In deze strafzaak, behandeld door de Rechtbank Midden-Nederland op 21 augustus 2019, stond de verdachte terecht op verdenking van afpersing. De rechtbank heeft vastgesteld dat de verdachte niet kan worden bewezen dat hij betrokken was bij de afpersing van [A] op 29 september 2017 in Hilversum. De zaak is ontstaan uit een langdurig conflict tussen de verdachte en zijn familie aan de ene kant, en [A] en zijn familie aan de andere kant, dat zijn oorsprong vindt in de criminele sfeer, met betrokkenheid bij een hennepkwekerij. De rechtbank heeft de context van het conflict in overweging genomen bij de beoordeling van het bewijs.
Tijdens de zitting op 7 augustus 2019 heeft de officier van justitie betoogd dat de verdachte als medepleger van de afpersing moet worden aangemerkt, maar de verdediging heeft vrijspraak bepleit, stellende dat er onvoldoende bewijs was voor de betrokkenheid van de verdachte. De rechtbank heeft de verklaringen van getuigen en de rol van de verdachte tijdens de gebeurtenissen zorgvuldig gewogen. Het bleek dat de verdachte fysiek aanwezig was bij de bezoeken aan de woningen van [B] en [G], maar zijn rol was beperkt tot louter aanwezigheid zonder enige actieve bijdrage aan de bedreigingen of afpersing.

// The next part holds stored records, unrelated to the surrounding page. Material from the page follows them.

File: src/rtl/seg_pkg.sv
// Shared definitions for the seven-segment capture path: hex segment table,
// pattern/select typedefs and the blank pattern.
package seg_pkg;

  typedef logic [7:0] seg_pattern_t;
  typedef logic [7:0] digit_sel_t;

  localparam seg_pattern_t SEG_BLANK  = 8'hFF;
  localparam int unsigned  NumDigits  = 8;

  // Active-low segments, dp off, digits 0..F
  localparam seg_pattern_t SEG_HEX [16] = '{
    8'hC0, 8'hF9, 8'hA4, 8'hB0, 8'h99, 8'h92, 8'h82, 8'hF8,
    8'h80, 8'h90, 8'h88, 8'h83, 8'hC6, 8'hA1, 8'h86, 8'h8E
  };

  // True when exactly one active-low enable is asserted
  function automatic logic sel_is_single(digit_sel_t sel);
    return $onehot(~sel);
  endfunction

endpackage

File: src/rtl/seg_decode.sv
// Combinational segment-pattern to hex-nibble lookup; the dp bit is ignored.
module seg_decode
  import seg_pkg::*;
(
  input  seg_pattern_t i_pattern,
  output logic         o_valid,
  output logic [3:0]   o_nibble
);

  seg_pattern_t w_masked;

  assign w_masked = i_pattern | 8'h80;

  always_comb begin
    o_valid  = 1'b0;
    o_nibble = 4'd0;
    for (int k = 0; k < 16; k++) begin
      if (w_masked == SEG_HEX[k]) begin
        o_valid  = 1'b1;
        o_nibble = 4'(k);
      end
    end
  end

endmodule

File: src/rtl/seg_capture.sv
// Reconstructs the 32-bit hex word shown on a multiplexed 8-digit display bus.
// Optional dp capture is enabled by defining SEG_CAPTURE_DP_EN.
module seg_capture
  import seg_pkg::*;
#(
  parameter int unsigned SETTLE = 2
) (
  input  logic         clk,
  input  logic         clr,
  input  logic         sample_en,
  input  logic [7:0]   display_data,
  input  logic [7:0]   display_en,
  output logic [31:0]  datas,
  output logic [7:0]   dp,
  output logic         frame_valid,
  output logic         changed,
  output logic         err_pattern,
  output logic         err_enable
);

  localparam logic [3:0] SettleCnt = 4'(SETTLE);

  logic [31:0]   r_datas;
  logic [31:0]   r_shadow;
  logic [7:0]    r_seen;
  logic [3:0]    r_cnt;
  digit_sel_t    r_prev_en;
  seg_pattern_t  r_prev_data;
  logic          r_frame_valid;
  logic          r_changed;
  logic          r_err_pattern;
  logic          r_err_enable;

  seg_pattern_t  w_key;
  logic          w_blank;
  logic          w_single;
  logic          w_run;
  logic [3:0]    w_cnt_next;
  logic          w_accept;
  logic          w_dec_valid;
  logic [3:0]    w_dec_nibble;
  logic          w_slot_we;
  logic [7:0]    w_seen_next;
  logic [31:0]   w_shadow_next;
  logic          w_complete;

`ifdef SEG_CAPTURE_DP_EN
  assign w_key = display_data;
`else
  // dp is forced off so it never breaks a settle run
  assign w_key = display_data | 8'h80;
`endif

  assign w_blank  = (display_en == SEG_BLANK);
  assign w_single = sel_is_single(display_en);
  assign w_run    = (display_en == r_prev_en) && (w_key == r_prev_data);

  always_comb begin
    w_cnt_next = 4'd1;
    if (w_run) begin
      w_cnt_next = (r_cnt == SettleCnt) ? r_cnt : r_cnt + 4'd1;
    end
  end

  // A saturated run that keeps repeating must not re-accept
  assign w_accept = sample_en && w_single && (w_cnt_next == SettleCnt) &&
                    !(w_run && (r_cnt == SettleCnt));

  seg_decode u_decode (
    .i_pattern (display_data),
    .o_valid   (w_dec_valid),
    .o_nibble  (w_dec_nibble)
  );

  assign w_slot_we   = w_accept && w_dec_valid;
  assign w_seen_next = r_seen | (w_slot_we ? ~display_en : 8'h00);
  assign w_complete  = w_slot_we && (w_seen_next == 8'hFF);

  always_comb begin
    w_shadow_next = r_shadow;
    for (int i = 0; i < NumDigits; i++) begin
      if (w_slot_we && !display_en[i]) begin
        w_shadow_next[4*i +: 4] = w_dec_nibble;
      end
    end
  end

  always_ff @(posedge clk) begin
    if (clr) begin
      r_datas       <= '0;
      r_shadow      <= '0;
      r_seen        <= '0;
      r_cnt         <= '0;
      r_prev_en     <= SEG_BLANK;
      r_prev_data   <= SEG_BLANK;
      r_frame_valid <= 1'b0;
      r_changed     <= 1'b0;
      r_err_pattern <= 1'b0;
      r_err_enable  <= 1'b0;
    end else begin
      r_frame_valid <= 1'b0;
      r_changed     <= 1'b0;
      if (sample_en) begin
        r_prev_en   <= display_en;
        r_prev_data <= w_key;
        r_cnt       <= w_single ? w_cnt_next : 4'd0;
        r_shadow    <= w_shadow_next;
        if (!w_blank && !w_single) begin
          r_err_enable <= 1'b1;
        end
        if (w_accept && !w_dec_valid) begin
          r_err_pattern <= 1'b1;
        end
        if (w_complete) begin
          r_datas       <= w_shadow_next;
          r_frame_valid <= 1'b1;
          r_changed     <= (w_shadow_next != r_datas);
          r_seen        <= '0;
        end else begin
          r_seen <= w_seen_next;
        end
      end
    end
  end

`ifdef SEG_CAPTURE_DP_EN
  logic [7:0] r_dp_shadow;
  logic [7:0] r_dp;
  logic [7:0] w_dp_shadow_next;

  always_comb begin
    w_dp_shadow_next = r_dp_shadow;
    for (int i = 0; i < NumDigits; i++) begin
      if (w_slot_we && !display_en[i]) begin
        w_dp_shadow_next[i] = ~display_data[7];
      end
    end
  end

  always_ff @(posedge clk) begin
    if (clr) begin
      r_dp_shadow <= '0;
      r_dp        <= '0;
    end else if (sample_en) begin
      r_dp_shadow <= w_dp_shadow_next;
      if (w_complete) begin
        r_dp <= w_dp_shadow_next;
      end
    end
  end

  assign dp = r_dp;
`else
  assign dp = 8'h00;
`endif

  assign datas       = r_datas;
  assign frame_valid = r_frame_valid;
  assign changed     = r_changed;
  assign err_pattern = r_err_pattern;
  assign err_enable  = r_err_enable;

endmodule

De rechtbank concludeert dat de bijdrage van de verdachte aan de tenlastelegging van onvoldoende gewicht is om hem als medepleger aan te merken. Daarom spreekt de rechtbank de verdachte vrij van zowel het primair als het subsidiair ten laste gelegde. De benadeelde partij, [benadeelde], die zich had gevoegd in het geding, werd niet-ontvankelijk verklaard in haar vordering, omdat de verdachte werd vrijgesproken van het feit waaruit de schade zou zijn ontstaan. De rechtbank heeft de kosten van de benadeelde partij voor zover deze betrekking hebben op het verweer tegen de vordering, tot op heden begroot op nihil.